Wszystkie te procesy — rozwijanie białek, stabilizowanie piany, suszenie masy — są powtarzalne, przewidywalne i do opanowania. Beza nie jest kapryśna, tylko wymaga zrozumienia, co się z nią dzieje. Gdy już to wiesz, możesz spokojnie eksperymentować: robić małe bezy, duże bezy, Pavlovy, kolory, smaki. I wszystko zaczyna działać dokładnie tak, jak trzeba.

 

PRZEPIS – PASIASTE BEZY

 

Składniki

  • 5 białek

  • 275 g cukru pudru

  • szczypta soli

  • czerwony żelowy barwnik spożywczy

 

Przygotowanie

1. Rozgrzej piekarnik do 150°C.

2. Zacznij ubijać białka ze szczyptą soli.

3. Gdy zaczną się formować wierzchołki, dodawaj cukier łyżka po łyżce, wciąż miksując.

4. Ubijaj pełne 10 minut, aż masa będzie sztywna, gładka i błyszcząca.

5. W środku worka cukierniczego namaluj 2–3 pasy czerwonego barwnika.

6. Nałóż masę bezową do worka i wyciskaj okrągłe bezy.

7. Piecz 1 godzinę i 10 minut w 100°C z termoobiegiem (lub 110°C bez termoobiegu).

8. Zostaw do całkowitego wystygnięcia.

 

FAQ o bezach

Dlaczego beza robi się lepka?

Wilgoć w powietrzu. Bezy kochają suche dni.

Czy mogę zrobić bezę dzień wcześniej?

Tak — przechowuj w szczelnym pojemniku.

Dlaczego beza brązowieje?

Za wysoka temperatura albo za duża ilość cukru.

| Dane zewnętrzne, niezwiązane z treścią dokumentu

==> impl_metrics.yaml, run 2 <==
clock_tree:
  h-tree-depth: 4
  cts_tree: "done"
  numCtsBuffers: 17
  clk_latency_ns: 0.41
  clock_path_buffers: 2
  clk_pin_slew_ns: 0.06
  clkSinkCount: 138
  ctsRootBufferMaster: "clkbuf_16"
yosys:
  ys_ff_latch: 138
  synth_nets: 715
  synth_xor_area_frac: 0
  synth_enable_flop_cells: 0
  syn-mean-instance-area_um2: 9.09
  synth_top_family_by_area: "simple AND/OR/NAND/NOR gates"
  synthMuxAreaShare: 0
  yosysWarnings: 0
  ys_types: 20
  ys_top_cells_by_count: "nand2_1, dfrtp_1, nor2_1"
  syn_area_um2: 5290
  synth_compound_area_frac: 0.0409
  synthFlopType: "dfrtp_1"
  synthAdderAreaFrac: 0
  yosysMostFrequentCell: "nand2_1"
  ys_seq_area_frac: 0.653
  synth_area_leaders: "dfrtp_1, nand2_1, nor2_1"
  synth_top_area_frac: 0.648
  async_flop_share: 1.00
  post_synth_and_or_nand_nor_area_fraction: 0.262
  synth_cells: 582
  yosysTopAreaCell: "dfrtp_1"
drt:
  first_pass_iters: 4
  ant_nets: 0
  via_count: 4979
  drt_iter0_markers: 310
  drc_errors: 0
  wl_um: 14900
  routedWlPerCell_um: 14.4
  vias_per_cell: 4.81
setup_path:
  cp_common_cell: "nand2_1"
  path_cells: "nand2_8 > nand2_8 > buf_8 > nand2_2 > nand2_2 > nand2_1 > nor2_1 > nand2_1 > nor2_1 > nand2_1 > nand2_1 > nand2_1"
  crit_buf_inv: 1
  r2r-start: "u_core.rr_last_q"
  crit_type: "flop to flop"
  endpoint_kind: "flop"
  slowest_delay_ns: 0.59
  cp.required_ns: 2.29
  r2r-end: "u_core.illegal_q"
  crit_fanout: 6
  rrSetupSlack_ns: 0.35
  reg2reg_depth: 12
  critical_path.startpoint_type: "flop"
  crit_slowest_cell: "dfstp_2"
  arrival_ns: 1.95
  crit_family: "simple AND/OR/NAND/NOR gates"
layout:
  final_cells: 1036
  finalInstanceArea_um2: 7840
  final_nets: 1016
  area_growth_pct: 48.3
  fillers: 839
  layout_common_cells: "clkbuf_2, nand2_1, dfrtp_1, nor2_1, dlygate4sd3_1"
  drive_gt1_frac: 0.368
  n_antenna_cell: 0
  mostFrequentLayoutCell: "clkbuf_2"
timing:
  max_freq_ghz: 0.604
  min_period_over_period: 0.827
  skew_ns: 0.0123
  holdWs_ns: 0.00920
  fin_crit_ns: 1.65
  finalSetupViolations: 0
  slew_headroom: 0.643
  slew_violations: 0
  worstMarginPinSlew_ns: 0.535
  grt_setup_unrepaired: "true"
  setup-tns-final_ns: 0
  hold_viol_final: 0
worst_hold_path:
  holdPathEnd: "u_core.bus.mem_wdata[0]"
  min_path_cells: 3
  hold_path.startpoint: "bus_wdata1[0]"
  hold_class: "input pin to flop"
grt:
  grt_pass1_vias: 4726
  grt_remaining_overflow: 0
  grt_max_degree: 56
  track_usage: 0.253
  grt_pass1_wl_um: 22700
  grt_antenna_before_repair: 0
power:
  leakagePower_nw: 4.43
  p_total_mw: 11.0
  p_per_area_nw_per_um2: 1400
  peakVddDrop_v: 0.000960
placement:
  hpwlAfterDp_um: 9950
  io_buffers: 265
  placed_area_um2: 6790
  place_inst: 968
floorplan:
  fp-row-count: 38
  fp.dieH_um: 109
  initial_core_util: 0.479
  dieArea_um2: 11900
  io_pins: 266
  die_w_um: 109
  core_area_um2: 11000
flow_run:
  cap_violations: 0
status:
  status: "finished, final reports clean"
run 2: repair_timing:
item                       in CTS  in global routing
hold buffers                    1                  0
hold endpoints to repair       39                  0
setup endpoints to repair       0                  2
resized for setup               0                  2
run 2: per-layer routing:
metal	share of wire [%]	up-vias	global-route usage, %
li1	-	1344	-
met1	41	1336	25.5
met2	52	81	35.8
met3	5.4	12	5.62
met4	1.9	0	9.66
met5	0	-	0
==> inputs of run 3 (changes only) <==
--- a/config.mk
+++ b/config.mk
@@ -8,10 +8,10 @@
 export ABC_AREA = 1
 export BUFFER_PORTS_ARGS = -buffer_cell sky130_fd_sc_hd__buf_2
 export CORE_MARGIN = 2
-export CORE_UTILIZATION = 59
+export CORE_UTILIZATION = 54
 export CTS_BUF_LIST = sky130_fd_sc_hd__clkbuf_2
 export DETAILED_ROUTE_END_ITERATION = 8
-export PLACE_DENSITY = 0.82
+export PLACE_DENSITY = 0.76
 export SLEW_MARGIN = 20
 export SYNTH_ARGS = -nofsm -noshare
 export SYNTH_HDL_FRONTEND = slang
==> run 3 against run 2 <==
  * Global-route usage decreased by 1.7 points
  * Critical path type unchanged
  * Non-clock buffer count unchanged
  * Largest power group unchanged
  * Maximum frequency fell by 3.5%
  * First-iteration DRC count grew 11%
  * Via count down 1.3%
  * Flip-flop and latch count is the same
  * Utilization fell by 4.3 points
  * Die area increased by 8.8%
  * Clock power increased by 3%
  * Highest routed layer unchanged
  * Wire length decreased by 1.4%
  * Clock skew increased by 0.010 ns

Czy mogę użyć jajek z lodówki?

Tak, ale białka lepiej ubijają się w temperaturze pokojowej.

Czy mogę dodać wanilię?

Tak, ale najlepiej pastę lub ekstrakt — aromat nie zmienia struktury.

Jak uniknąć pęknięć?

Niższa temperatura, dłuższe suszenie, zero otwierania piekarnika.